8 / 2024-08-07 21:06:03

Remodeling of Three-Dimensional Genome Architecture in Cardiac Development and Senescence

Hi-C,heart development,RNA_-seq,heart aging

Better understanding of heart development and aging could help reveal the mechanisms of heart-associated diseases. We used the Tibetan pig, a miniature swine breed, as a human heart model. We applied in situ Hi-C and single nuclei RNA-seq, and examined changes in higher-order chromatin structure and transcription regulation from the fetal period (late development) to sexual maturity (young adult) and early senescence to understand their roles in physiological development and aging. We observed structural changes of the three-dimensional genome at multiple scales from territories to loops/PEIs.

1. Von Neumann entropy and compartmentalization strength indexes indicated higher plasticity and disorganization of chromatin structure in fetal and senescent stages, respectively, compared with that of the young adults.


2. Changes in intensity of B-B interactions and correlation between sequence features and A/B compartment switches revealed that heterochromatin gradually stacked and relaxed during development and senescence, respectively.


3. A finer examination of TADs and loops/PEIs showed higher correlation of gene expression and TAD connectivity, more space between dynamic boundaries and their targeted genes, and stronger ‘loop skew’ towards A compartments indicating that young adults tend to have more accurate regulation of transcription through finer control of chromatin structure dynamics.


4. Monotonic increases in long-range interactions and decreases in short-range interactions throughout development and senescence also indicate the gradual loss of chromatin conformation plasticity.


5. We also observed dynamic changes of expression profiles for functional relevant genes, accompanying the structural changes of the three-dimensional genome at multiple scales.

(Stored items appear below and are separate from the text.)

**config.mk**
```make
export PLATFORM = sky130hd
export DESIGN_NAME = obuf_writeback
export DESIGN_NICKNAME = d
export VERILOG_FILES = /design/src/rtl/bitfusion_pkg.sv /design/src/rtl/obuf_col_capture.sv /design/src/rtl/obuf_writeback.sv
export SDC_FILE = /design/constraint.sdc
export NUM_CORES = 1
export LEC_CHECK = 0
export BUFFER_PORTS_ARGS = -buffer_cell sky130_fd_sc_hd__buf_4
export CAP_MARGIN = 20
export CORE_MARGIN = 1.5
export CORE_UTILIZATION = 56
export CTS_BUF_LIST = sky130_fd_sc_hd__clkbuf_16
export CTS_CLUSTER_SIZE = 30
export DETAILED_ROUTE_END_ITERATION = 8
export PLACE_DENSITY = 0.73
export REMOVE_ABC_BUFFERS = 1
export SLEW_MARGIN = 5
export SYNTH_ARGS = -nofsm -noshare
export SYNTH_HDL_FRONTEND = slang
export SYNTH_SLANG_ARGS = --single-unit
export TNS_END_PERCENT = 20
```
**constraint.sdc**
```tcl
create_clock -name clk -period 29.5 [get_ports clk]
set_input_delay 1.475 -clock clk [delete_from_list [all_inputs] [get_ports clk]]
set_output_delay 1.475 -clock clk [all_outputs]
set_load 0.005 [all_outputs]
```
**src/rtl/bitfusion_pkg.sv**
```systemverilog
// ============================================================================
//  Module      : bitfusion_pkg
//  Description : Shared BitFusion definitions. Holds the OBUF write-back state
//                encoding and the default array geometry, used by the control
//                unit and the output write-back path.
//  Revision    : 1.0 - initial release
// ============================================================================
`default_nettype none

package bitfusion_pkg;

    localparam int DEFAULT_ARRAY_SIZE = 4;
    localparam int DEFAULT_DATA_W     = 32;

    typedef enum logic [1:0] {
        IDLE    = 2'd0,
        CAPTURE = 2'd1,
        WRITE   = 2'd2,
        DONE    = 2'd3
    } obuf_state_t;

    // Index width that never collapses to zero bits (a 1x1 array still needs
    // a one-bit index signal).
    function automatic int idx_w(input int n);
        return (n > 1) ? $clog2(n) : 1;
    endfunction

endpackage

`default_nettype wire

```
**src/rtl/obuf_col_capture.sv**
```systemverilog
// ============================================================================
//  Module      : obuf_col_capture
//  Description : One OBUF column. Stores the partial sums leaving the bottom
//                PE of its column in arrival order (row 0 first), tracks how
//                many rows have arrived, and flags any extra valid seen once
//                the column is full. Provides a read port for write-back.
//  Ports       : clk, RST        - clock, async active-high reset
//                clear           - restart the column (counter, overflow)
//                capture_en      - high only while the top is in CAPTURE
//                psum_valid/in   - column data stream
//                rd_row/rd_data  - read port (forwards a same-cycle store)
//                full_next       - column is full after this clock edge
//                overflow        - sticky extra-valid flag
//  Revision    : 1.0 - initial release
// ============================================================================
`default_nettype none

module obuf_col_capture
    import bitfusion_pkg::*;
#(
    parameter int ARRAY_SIZE = DEFAULT_ARRAY_SIZE,
    parameter int DATA_W     = DEFAULT_DATA_W,
    parameter int ROW_W      = idx_w(ARRAY_SIZE)
) (
    input  logic              clk,
    input  logic              RST,
    input  logic              clear,
    input  logic              capture_en,
    input  logic              psum_valid,
    input  logic [DATA_W-1:0] psum_in,
    input  logic [ROW_W-1:0]  rd_row,
    output logic [DATA_W-1:0] rd_data,
    output logic              full_next,
    output logic              overflow
);

    localparam int CNT_W = $clog2(ARRAY_SIZE) + 1;

    logic [CNT_W-1:0]  r_row_cnt;
    logic [DATA_W-1:0] r_entries [ARRAY_SIZE];
    logic              w_full;
    logic              w_store;

    assign w_full  = (r_row_cnt == CNT_W'(ARRAY_SIZE));
    assign w_store = capture_en && psum_valid && !w_full;

    // The top registers write data from the next write index; forwarding the
    // entry being stored this cycle keeps that path correct even when the
    // final capture and the first read coincide.
    assign rd_data = (w_store && (r_row_cnt[ROW_W-1:0] == rd_row))
                   ? psum_in : r_entries[rd_row];

    assign full_next = w_full ||
                       (w_store && (r_row_cnt == CNT_W'(ARRAY_SIZE - 1)));

    always_ff @(posedge clk or posedge RST) begin
        if (RST) begin
            r_row_cnt <= '0;
            overflow  <= 1'b0;
            for (int i = 0; i < ARRAY_SIZE; i++) begin
                r_entries[i] <= '0;
            end
        end else if (clear) begin
            r_row_cnt <= '0;
            overflow  <= 1'b0;
        end else if (capture_en && psum_valid) begin
            if (w_full) begin
                overflow <= 1'b1;
            end else begin
                r_entries[r_row_cnt[ROW_W-1:0]] <= psum_in;
                r_row_cnt <= r_row_cnt + 1'b1;
            end
        end
    end

endmodule

`default_nettype wire

```
**src/rtl/obuf_writeback.sv**
```systemverilog
// ============================================================================
//  Module      : obuf_writeback
//  Description : Captures the skewed partial-sum stream of the PE array into
//                the OBUF (one column capture unit per PE column), then writes
//                the ARRAY_SIZE x ARRAY_SIZE tile to data memory row-major.
//  Ports       : clk, RST                 - clock, async active-high reset
//                start, output_base_addr  - tile launch and base word address
//                psum_in, psum_valid      - per-column partial-sum stream
//                mem_wait                 - memory stall
//                mem_addr, mem_wr_data,
//                mem_wr_en                - registered memory write port
//                busy, done, capture_err  - status
//  Build macro : OBUF_RELU_EN - clamp negative OBUF entries to 0 on write-back
//  Revision    : 1.0 - initial release
// ============================================================================
`default_nettype none

module obuf_writeback
    import bitfusion_pkg::*;
#(
    parameter int ARRAY_SIZE = DEFAULT_ARRAY_SIZE,
    parameter int DATA_W     = DEFAULT_DATA_W
) (
    input  logic                             clk,
    input  logic                             RST,
    input  logic                             start,
    input  logic [9:0]                       output_base_addr,
    input  logic [ARRAY_SIZE-1:0][DATA_W-1:0] psum_in,
    input  logic [ARRAY_SIZE-1:0]            psum_valid,
    input  logic                             mem_wait,
    output logic [31:0]                      mem_addr,
    output logic [31:0]                      mem_wr_data,
    output logic                             mem_wr_en,
    output logic                             busy,
    output logic                             done,
    output logic                             capture_err
);

    localparam int ROW_W  = idx_w(ARRAY_SIZE);
    localparam int K_W    = idx_w(ARRAY_SIZE * ARRAY_SIZE);
    localparam int LAST_K = ARRAY_SIZE * ARRAY_SIZE - 1;

    obuf_state_t       r_state;
    obuf_state_t       w_state_next;

    logic [9:0]        r_base;
    logic [K_W-1:0]    r_k;
    logic [K_W-1:0]    w_k_next;
    logic              w_wr_en_next;
    logic [31:0]       w_addr_next;
    logic [31:0]       w_data_next;

    logic              w_clear;
    logic              w_capture_en;
    logic              w_last_k;
    logic [ROW_W-1:0]  w_rd_row;
    logic [ROW_W-1:0]  w_rd_col;
    logic [DATA_W-1:0] w_sel;
    logic [31:0]       w_ext;

    logic [DATA_W-1:0]     w_col_data [ARRAY_SIZE];
    logic [ARRAY_SIZE-1:0] w_col_full_next;
    logic [ARRAY_SIZE-1:0] w_col_overflow;

    assign w_clear      = (r_state == IDLE) && start;
    assign w_capture_en = (r_state == CAPTURE);
    assign w_last_k     = (r_k == K_W'(LAST_K));

    // ------------------------------------------------------------------
    // Column capture units
    // ------------------------------------------------------------------
    generate
        for (genvar c = 0; c < ARRAY_SIZE; c++) begin : g_col
            obuf_col_capture #(
                .ARRAY_SIZE (ARRAY_SIZE),
                .DATA_W     (DATA_W),
                .ROW_W      (ROW_W)
            ) u_col (
                .clk        (clk),
                .RST        (RST),
                .clear      (w_clear),
                .capture_en (w_capture_en),
                .psum_valid (psum_valid[c]),
                .psum_in    (psum_in[c]),
                .rd_row     (w_rd_row),
                .rd_data    (w_col_data[c]),
                .full_next  (w_col_full_next[c]),
                .overflow   (w_col_overflow[c])
            );
        end
    endgenerate

    assign capture_err = |w_col_overflow;

    // ------------------------------------------------------------------
    // FSM: state register
    // ------------------------------------------------------------------
    always_ff @(posedge clk or posedge RST) begin
        if (RST) begin
            r_state <= IDLE;
        end else begin
            r_state <= w_state_next;
        end
    end

    // ------------------------------------------------------------------
    // FSM: next-state logic
    // ------------------------------------------------------------------
    always_comb begin
        w_state_next = r_state;
        unique case (r_state)
            IDLE:    if (start)                  w_state_next = CAPTURE;
            CAPTURE: if (&w_col_full_next)       w_state_next = WRITE;
            WRITE:   if (!mem_wait && w_last_k)  w_state_next = DONE;
            DONE:                                w_state_next = IDLE;
            default:                             w_state_next = IDLE;
        endcase
    end

    // ------------------------------------------------------------------
    // FSM: output logic. The memory port is registered, so the values
    // computed here are those presented in the cycle after the edge.
    // ------------------------------------------------------------------
    always_comb begin
        w_k_next = r_k;
        unique case (r_state)
            CAPTURE: w_k_next = '0;
            WRITE:   if (!mem_wait && !w_last_k) w_k_next = r_k + 1'b1;
            default: w_k_next = r_k;
        endcase

        w_wr_en_next = (w_state_next == WRITE);
        w_rd_row     = ROW_W'(w_k_next / ARRAY_SIZE);
        w_rd_col     = ROW_W'(w_k_next % ARRAY_SIZE);
        w_sel        = w_col_data[w_rd_col];
        w_ext        = 32'($signed(w_sel));

        w_addr_next = '0;
        w_data_next = '0;
        if (w_wr_en_next) begin
            // Full 32-bit add so a tile near the top of the 10-bit base range
            // continues past 0x3FF rather than wrapping.
            w_addr_next = {22'd0, r_base} + 32'(w_k_next);
`ifdef OBUF_RELU_EN
            w_data_next = w_sel[DATA_W-1] ? 32'd0 : w_ext;
`else
            w_data_next = w_ext;
`endif
        end
    end

    assign busy = (r_state != IDLE);
    assign done = (r_state == DONE);

    always_ff @(posedge clk or posedge RST) begin
        if (RST) begin
            r_base      <= '0;
            r_k         <= '0;
            mem_wr_en   <= 1'b0;
            mem_addr    <= '0;
            mem_wr_data <= '0;
        end else begin
            if (w_clear) begin
                r_base <= output_base_addr;
            end
            r_k         <= w_k_next;
            mem_wr_en   <= w_wr_en_next;
            mem_addr    <= w_addr_next;
            mem_wr_data <= w_data_next;
        end
    end

endmodule

`default_nettype wire

```
# Word level (Yosys, flattened, before mapping)
# Index checks and enable logic that the tools add are counted.
# op_classes
addsub	6
mul	0
div	0
magnitude_cmp	10
n_eq_ne	21
shifts	0
n_mux	63
bitwise	11
reduce_logical	57
# ops
op	n
$mux 32	19
$bwmux 128	4
$bmux 32 s2	5
$demux 32 s2	4
$mux 3	12
$logic_and 1x1->1	23
$ge 3x3->1 const B	6
$not 2->3	6
$reduce_bool 2->1	9
$reduce_and 2->1	8
$add 3x1->3 const B	4
$eq 3x2->1 const B	4
$eq 3x3->1 const B	4
$lt 3x1->1 const B	4
$mux 1	12
$reduce_and 3->1	4
$add 10x4->11	1
$mux 11	1
$eq 2x2->1	4
$pmux 2 s4	1
$pmux 4 s2	1
$eq 2x2->1 const B	3
$logic_not 1->1	6
$mux 2	3
11 further kinds	20
# word_totals
reg_bits	609
latchBits	0
ram_bits	0
mem_bits_ro	0
in_bits	146
n_memories	0

# Longest topological paths before layout
# Gate-level depths: netlist (run 1).
# depth
ltp_word	14
ltp_mapped	16

# Modules after synthesis
# From an unflattened synthesis (run 1), not the netlist that was laid out.
# hier_totals
hier_cells	1899
hier_area_um2	29691.0
# modules_own_cells
mod	instances	cells_each	area_each_um2	seq_area_each_um2
obuf_col_capture	4	381	6513.7	3303.2
obuf_writeback	1	375	3636.0	1501.4

# Worst setup path after synthesis (run 1)
# OpenSTA, ideal clock, no wires.
# synth_path
kind	input to register
start	input mem_wait
end	register mem_addr[8]
setup_ns	0.132
arrival_ns	3.943
slack_ns	25.425
cell_stages	12
path_buffers	2
path_cell_list	and4bb_1 -> o21ai_4 -> nand2_1 -> inv_2 -> clkbuf_1 -> buf_1 -> ha_1 -> a21o_1 -> a21oi_1 -> and3b_1 -> xnor2_1 -> nor2_1
# synth_via
elab_chain_cells	6
elab_cells_between_ends	10
classes_between	add/sub (1); eq/ne (1); mux (5); reduce/logical (3)
# synth_rtl
element	line_no	text
from (decl)	obuf_writeback.sv:30	input logic mem_wait,
$logic_not 1->1	obuf_writeback.sv:128	WRITE: if (!mem_wait && !w_last_k) w_k_next = r_k + 1'b1;
$logic_and 1x1->1	obuf_writeback.sv:128	
$mux 4	obuf_writeback.sv:128	
$pmux 4 s2	obuf_writeback.sv:126	unique case (r_state)
net g_col[0].u_col.rd_row[0]	obuf_col_capture.sv:31	input logic [ROW_W-1:0] rd_row,
$add 10x4->11	obuf_writeback.sv:143	w_addr_next = {22'd0, r_base} + 32'(w_k_next);
$mux 11	obuf_writeback.sv:140	if (w_wr_en_next) begin
net w_addr_next[8]	obuf_writeback.sv:50	logic [31:0] w_addr_next;
to (signal assigned)	obuf_writeback.sv:168	mem_addr <= w_addr_next;
to (decl)	obuf_writeback.sv:31	output logic [31:0] mem_addr,
# The timed path passes the listed nets, and every way through them passes these cells.
# A chain may end at the register's enable or synchronous reset.

# Worst setup path in the final report (run 1)
# layout_path
start	register r_state[1]
end	register mem_addr[8]
# layout_via
elab_cells_between_ends	29
classes_between	add/sub (1); eq/ne (4); mux (6); reduce/logical (18)
# layout_rtl
element	line_no	text
from (decl)	obuf_writeback.sv:43	obuf_state_t r_state;
from (signal assigned)	obuf_writeback.sv:102	r_state <= w_state_next;
$eq 2x2->1 or $eq 2x1->1 (tied branches)	obuf_writeback.sv:126	
$pmux 4 s2 *	obuf_writeback.sv:126	
net g_col[0].u_col.rd_row[1]	obuf_col_capture.sv:31	
$add 10x4->11 *	obuf_writeback.sv:143	
$mux 11 *	obuf_writeback.sv:140	
net w_addr_next[8]	obuf_writeback.sv:50	
# The timed path passes the listed nets; every way through them passes the cells marked *.

==> impl_metrics.ini, run 1 <==
[status]
outcome = finished, final reports clean

[cts]
post-cts-setup-buffers = 0
h-tree-depth = 2
cts_root_buf = clkbuf_16
clkSlewWorstSetupHoldPaths_ns = 0.06
cts_sinks = 588
cts_tree = done
clock_latency_ns = 0.63
clockBufferDepth = 3
cts_buffers = 60
ctsHoldBuffers = 0
post_cts_resize_count = 0

[floorplan]
io_pins = 214
start_util_pct = 57.0
die_w_um = 227
die-height_um = 227
dieArea_um2 = 51300
coreArea_um2 = 49200
num_rows = 81

[place]
gp_congestion = 0.818
dpl.hpwl_mm = 46.4
portBuffers = 192

[yosys]
netlist.top_cell.by_area = dfrtp_1
postSynthCellCount = 2378
async_flop_share_pct = 100
synth.avg_cell_area_um2 = 11.8
synth_ff_type = dfrtp_1
yosys.cell_count.top_type = dfrtp_1
synth_edf_count = 0
synth_cell_types = 51
ys_ff_latch = 588
synthTopCellsByCount = 588 x dfrtp_1, 521 x mux2_2, 308 x nand2_1
yosys_warnings = 0
yosys.area.top_type_share_pct = 52.6
synth_area_leaders = dfrtp_1 53%, mux2_2 21%, nand2_1 4.1%
ys_seq_area_share_pct = 52.6
netlist_area_um2 = 28000

[power_and_ir_drop]
totalPowerFinal_uw = 2850
p_per_area_nw_per_um2 = 89.1
p_leak_uw = 0.0146
max-vdd-ir-drop_mv = 0.0579

[critical_path]
worstPathRequired_ns = 30.01
cp-start-kind = flip-flop
end_kind = flip-flop
crit_type = flip-flop to flip-flop
crit_arrival_ns = 5.50
cp_max_fo = 90

[routing]
via_per_inst = 6.52
avgRoutedWirePerCell_um = 24.6
vias = 20900
ant_nets = 0
dr.pass1.iters = 8
drt-initial-drc-count = 2087
drt_wl_total_mm = 78.7
drc = 0

[final_layout]
area_growth_pct = 14.2
drive_above_1_share_pct = 34.4
nets = 2656
fillerInstances = 3731

[timing]
tightestPinTransition_ns = 1.18
fin_worst_skew_ns = 0.0143
fin_crit_sh_pct = 16.9
slew_violations = 0
timing.slew.headroom_pct = 21.2
rsz0062_at_grt = false
setup_violations = 0
clock.fmax_ghz = 0.200
hold_viol_final = 0
fin_tns_setup_ns = 0
period_minus_slack_ns = 4.99

[min_path]
min_path_type = flip-flop to flip-flop

[grt]
grt_pass1_wl_mm = 122
antenna_found_initial = 16
grt.total_usage_pct = 31.0
grt_pass1_vias = 21600
overflow = 0
grt_max_degree = 198

[job]
cap_violations = 0
worst max-delay path, cell delays in order (launching register included):
cell	delay, ns
dfrtp_1	0.38
inv_1	0.12
ha_1	0.59
nor2b_1	0.35
a31oi_1	0.21
nand2_4	0.85
buf_4	0.94
inv_1	0.15
ha_1	0.36
a21oi_1	0.34
and3b_1	0.25
xnor2_1	0.15
nor2_1	0.06
where the power goes:
part	switching, µW	total [µW]	internal (µW)
clock	322	774	451
sequential	163	1280	1120
combinational	371	797	426
per-layer routing:
layer / GRT usage (%) / part of all wire [%] / vias up
met5: 0 / 0.066 / -
met4: 13.7 / 3.3 / 8
met3: 5.27 / 7.8 / 183
met2: 50.0 / 48 / 922
met1: 41.3 / 41 / 10800
li1: - / - / 8958
flip-flops by register name (all words and copies together), names as in the netlist:
| register | flops |
|---|---|
| mem_addr | 11 |
| g_col.u_col.r_row_cnt | 12 |
| r_base | 10 |
| r_state | 2 |
| r_k | 4 |
| g_col.u_col.overflow | 4 |
| g_col.u_col.r_entries | 512 |
| mem_wr_en | 1 |
| mem_wr_data | 32 |
kinds of logic (layout without fill, tap and decap cells):
| logic type | Yosys count | count (layout) | synth area share (%) |
|---|---|---|---|
| AOI/OAI and AO/OA | 466 | 466 | 12.7 |
| xor gates and xnor gates | 10 | 10 | 0.313 |
| adders and majority gates | 31 | 31 | 1.41 |
| buffers and inverters | 239 | 367 | 3.62 |
| DFF | 588 | 588 | 52.6 |
| muxes | 526 | 526 | 21.1 |
| other | 1 | 30 | 0.0134 |
| and+or+nand+nor | 517 | 517 | 8.21 |
through the flow:
step	setup slack, ns	util, %	instances	hold WS [ns]	area (µm²)
2_1_floorplan	11.57	-	2184	0.457	27100
3_3_place_gp	24.10	60.5	3071	0.483	29800
4_1_cts	24.59	64.7	3184	0.502	31800
3_5_place_dp	23.99	60.7	3075	0.489	29800
5_1_grt	24.21	65.0	3195	0.510	32000
6_report	24.51	65.0	3199	0.503	32000
cell type report:
class	count	area (µm²)	area share (%)
Sequential cell	588	14700	46.0
Multi-Input combinational cell	1571	12400	38.8
Timing Repair Buffer	233	1900	5.94
Clock buffer	61	1530	4.78
Tap cell	664	831	2.60
Clock inverter	48	460	1.44
Inverter	25	103	0.321
Antenna cell	9	22.5	0.0705
worst paths after layout:
kind                                              start                      endpoint  slack, ns  depth (start not counted)
max                                          r_state[1]                   mem_addr[8]      24.51                         12
min                        g_col[3].u_col.r_entries[81]  g_col[3].u_col.r_entries[81]       0.50                          1
max reg2reg                                  r_state[1]                   mem_addr[8]      24.51                         12
min reg2reg                g_col[3].u_col.r_entries[81]  g_col[3].u_col.r_entries[81]       0.50                          1
max in group asynchronous                           RST  g_col[0].u_col.r_entries[36]      26.09                          4
min in group asynchronous                           RST  g_col[2].u_col.r_entries[43]       1.01                          2
layout by cell type (no fill, tap or decap), types with 34 or more instances in the layout:
master | synthesis | routed
a21oi_1 | 143 | 141
nand2_1 | 308 | 297
mux2_2 | 521 | 521
nor2_1 | 34 | 34
a221oi_1 | 96 | 96
buf_4 | 21 | 221
o21ai_0 | 36 | 36
nand3_1 | 107 | 107
clkbuf_16 | 0 | 61
a311o_1 | 96 | 96
dfrtp_1 | 588 | 588
(Power assumes the default switching activity.)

This study investigated 3D chromatin conformation in the heart in vivo across periods of development and senescence, and we observed similar features in fetal and senescent individuals compared with young adults. Additionally, by focusing on the late stage of development and the early stage of aging, this study expands our understanding of development and senescence in a broader temporal dimension because previous studies have mainly examined early stages of development or late stages of aging independently. Interestingly, the late stage of development showed similar chromatin structure features compared with early development, and the early stage of aging showed similar characteristics compared with late senescence. In summary, our study delivers a comprehensive view of in vivo chromatin structure dynamics during both development and aging, and provides novel insights into 3D chromatin conformation characteristics of late development and early senescence.